Hablamos con Avelino Sánchez Tapiz, primer presidente del Cineclub Alcarreño, que acaba de cumplir 40 años de proyecciones en Guadalajara. • Esta entrevista ha sido publicada originalmente en el número impreso número 15 de Cultura EnGuada, especial de primavera de 2017.


Avelino Sánchez Tapiz fue el primer presidente del Cineclub Alcarreño. Admite que las dificultades de la primera etapa se debieron sobre todo a la falta de apoyo público y de la ausencia de un lugar donde proyectar las "películas prohibidas" de finales de los 70. No se acuerda de la primera cinta que el Cineclub Alcarreño proyectó ilegalmente el 27 de abril de 1977, 'Pocilga', de Passolini, pero sí de la última de Cineclub Don Bosco, que fue 'Cuernos de cabra', de Metodi Andonov, en 1972.  “Tuvieron que hacer doble sesión” para que 600 espectadores disfrutaran del film. 

¿Qué tipo de público asistía a las primeras proyecciones?

Era muy heterogéneo, pero fundamentalmente predominaba la juventud, de 20 a 30 años. Entonces se hacían coloquios y no sólo para amenizar.
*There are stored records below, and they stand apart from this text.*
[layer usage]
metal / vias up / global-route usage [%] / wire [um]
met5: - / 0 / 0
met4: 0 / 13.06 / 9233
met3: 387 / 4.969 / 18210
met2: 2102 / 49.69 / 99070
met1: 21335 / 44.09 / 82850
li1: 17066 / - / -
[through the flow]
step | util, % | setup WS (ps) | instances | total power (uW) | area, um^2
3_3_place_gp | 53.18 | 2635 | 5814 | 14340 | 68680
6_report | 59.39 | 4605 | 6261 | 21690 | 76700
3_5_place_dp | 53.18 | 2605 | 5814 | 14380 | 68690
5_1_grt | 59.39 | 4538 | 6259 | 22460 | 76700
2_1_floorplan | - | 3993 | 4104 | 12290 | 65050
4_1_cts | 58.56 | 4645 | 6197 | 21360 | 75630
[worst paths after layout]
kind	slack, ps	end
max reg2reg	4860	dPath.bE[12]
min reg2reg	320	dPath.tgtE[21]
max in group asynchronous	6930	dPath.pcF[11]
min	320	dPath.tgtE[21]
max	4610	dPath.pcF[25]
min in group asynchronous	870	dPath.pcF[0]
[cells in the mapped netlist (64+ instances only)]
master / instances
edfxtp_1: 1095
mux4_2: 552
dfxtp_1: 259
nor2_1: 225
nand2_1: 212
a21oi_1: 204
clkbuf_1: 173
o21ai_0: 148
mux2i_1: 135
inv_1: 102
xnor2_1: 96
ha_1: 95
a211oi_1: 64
Background: an optimization exercise with open tools, aiming at small area, a short achievable clock period and few clock cycles per item. Do not read the settings as production practice.
Where RTL was checked, it was by simulation tests only, not by an equivalence proof against the original.
Power is estimated from default activity; no workload was simulated.

## css_length_to_fixed_px
module css_length_to_fixed_px #(
  parameter int FRAC_DIGITS = 4
) (
  input  logic        clk,
  input  logic        rst,
  input  logic        push,
  output logic        full,
  input  logic [7:0]  char_code,
  input  logic        is_end,
  output logic        empty,
  input  logic        pop,
  output logic [31:0] px_value,
  output logic        invalid,
  input  logic        em_to_px_we,
  input  logic [15:0] em_to_px
);
  logic [15:0] em_scale;
  logic [3:0]  em_msb;
  logic       i_v, i_end, i_dig, i_dot, i_spc, i_e, i_m;
  logic [3:0] i_d;
  logic [3:0] i_sel;
  logic       step;
  cltfp_pkg::job_t fjob, wjob;
  logic [31:0]     iem;
  logic            iem_ovf;
  logic            w_v, w_ready, w_pend, w_push;
  logic            e_free, e_load, e_busy;
  logic            res_valid;
  logic irst;
  always_ff @(posedge clk) begin
    irst <= rst;
  end
  logic i_ve;    
  ...
Size: roughly 2200 cells after synthesis, roughly 20000 um2 of cells after synthesis.
==> module cltfp_scaler, before the edit <==
module cltfp_scaler (
  input  logic              clk,
  input  logic              rst,
  input  logic              rst_now,    
  input  logic              load,       
  input  cltfp_pkg::job_t   ljob,
  output logic              free,       
  output logic              busy,       
  input  logic [15:0]       em_scale,
  input  logic [3:0]        em_msb,     
  input  logic              em_nb,      
  output logic              res_valid,
  input  logic              pop,
  output logic [31:0]       px_value,
  output logic              invalid
);
  logic             stepping;    
  logic             adding;      
  logic             em;
  logic [13:0]      frac;
  logic [3:0]       bit_idx;
  logic             sbit;        
  logic [13:0]      rem;
  logic [1:0]       qd_last;     
  logic [15:0]      t0, t1, t2;
  logic [1:0]       qd;
  logic [13:0]      rem_next;
  logic [3:0]       qpos;        
  logic [16:0]      csum1, csum2;
  logic [16:0]      ccar1, ccar2;
  logic [15:0]      x2r;
  logic [15:0]      xfb;
  logic [32:0]      sum;
  logic [3:0]       bit_next;
  logic             sbit_next;
  assign free = !busy;
  logic [3:0] lstart;
  logic       lsteps;
  assign lstart = ljob.em ? em_msb : 4'd8;
  assign lsteps = (ljob.frac != 14'd0) && !ljob.sat && !ljob.ovf && (lstart != 4'd0);
  always_comb begin
    x2r   = {1'b0, rem, 1'b0};
    xfb   = sbit ? {2'b0, frac} : 16'd0;
    t0    = x2r + xfb;
    csum1 = 17'(x2r ^ xfb ^ 16'(-16'sd10000));
    ccar1 = {((x2r & xfb) | (x2r & 16'(-16'sd10000)) | (xfb & 16'(-16'sd10000))), 1'b0};
    t1    = csum1[15:0] + ccar1[15:0];
    csum2 = 17'(x2r ^ xfb ^ 16'(-16'sd20000));
    ccar2 = {((x2r & xfb) | (x2r & 16'(-16'sd20000)) | (xfb & 16'(-16'sd20000))), 1'b0};
    t2    = csum2[15:0] + ccar2[15:0];
    if (!t2[15])      begin qd = 2'd2; rem_next = t2[13:0]; end
    else if (!t1[15]) begin qd = 2'd1; rem_next = t1[13:0]; end
    else              begin qd = 2'd0; rem_next = t0[13:0]; end
    sum       = {1'b0, px_value} + (33'(qd_last) << qpos);
    bit_next  = bit_idx - 4'd1;
    sbit_next = em ? em_scale[bit_next] : (bit_next == 4'd8);
  end
  always_ff @(posedge clk) begin
    if (rst || rst_now) begin
      busy      <= 1'b0;
      stepping  <= 1'b0;
      adding    <= 1'b0;
      res_valid <= 1'b0;
    end else if (load) begin
      busy      <= 1'b1;
      stepping  <= lsteps;
      adding    <= 1'b0;
      res_valid <= !lsteps;
    end else if (stepping) begin
      if (bit_idx == 4'd0) begin
        stepping <= 1'b0;
        adding   <= 1'b1;
      end
    end else if (adding) begin
      adding    <= 1'b0;
      res_valid <= 1'b1;
    end else if (res_valid && pop) begin
      busy      <= 1'b0;
      res_valid <= 1'b0;
    end
  end
  always_ff @(posedge clk) begin
    if (load) begin
      em       <= ljob.em;
      frac     <= ljob.frac;
      bit_idx  <= lstart - 4'd1;
      sbit     <= ljob.em && em_nb;
      qpos     <= lstart;
      rem      <= ljob.frac;
      qd_last  <= '0;
      px_value <= (ljob.sat || ljob.ovf) ? 32'hFFFF_FFFF : ljob.intp;
      invalid  <= ljob.inv;
    end else if (stepping) begin
      bit_idx  <= bit_next;
      qpos     <= bit_idx;
      sbit     <= sbit_next;
      rem      <= rem_next;
      qd_last  <= qd;
      px_value <= sum[32] ? 32'hFFFF_FFFF : sum[31:0];
    end else if (adding) begin
      px_value <= sum[32] ? 32'hFFFF_FFFF : sum[31:0];
    end
  end
endmodule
La temática de las películas, en muchos casos, daba lugar a preguntas sobre la situación política que se vivía en España entonces.

No fue nada fácil mantenerse.

A veces, las distribuidoras se buscaban subterfugios para no darte la película y te avisaban apenas un día antes... Creo que el Cineclub contribuyó entonces no solamente a la promoción y desarrollo cultural de Guadalajara sino también a promover una apertura cultural y política de la ciudad sumándose al anhelo de libertad que existía. Mi contribución como concejal de Cultura [lo fue en la primera legislatura democrática], también fue como hombre que promovió la cultura, la democracia y la libertad a través de mi relacion con el cine.

¿Cuál fue el momento más crítico de aquella primera etapa?

Las dificultades se generaban sobre todo por la falta de apoyo público al principio y la propia subsistencia porque teníamos que acudir a la colaboración de salas de cine comerciales para poder ver películas. Después, cuando fui concejal de Cultura, uno de los exponentes más claros de la cultura de aquella época era posibilitar un local para la actividad del cineclub. Se consiguió primero gracias al que se abrió en el antiguo edificio negro, que dio una seguridad a la actividad y después, al Cine Moderno. Tenemos que considerarnos afortunados por el hecho de que una actividad de este tipo haya tenido una continuidad.

Son 40 años y, quizás, el más antiguo de España.

Por eso hemos de felicitarnos. Evidentemente, muchos cineclubs se han ido al garete por todo tipo de circunstancias. No sólo económicas sino por la falta de empuje de los propios aficionados al cine, aunque en Guadalajara no ha sido el caso. ¡Brindo por ello!

¿Cree que se ha perdido la función inicial del cineclub? Ahora es más fácil ver películas en versión original subtitulada.

Pero aún subsiste la necesidad de los cineclubs. Se pueden ver películas que no son para el gran público pero sí son demandadas. Y en este sentido, gracias a la colaboración de los que cuidan de la labor del Cineclub, amantes del cine, y de los que regentan los Multicines, se consiguen ver películas que si no, sería impensable que pudieran verse aquí.

Si le pido que se quede con un film de la historia del Cineclub...

Cualquiera de Sergei M.Eisenstein, como 'El Acorazado Potemkin', o de Orson Welles.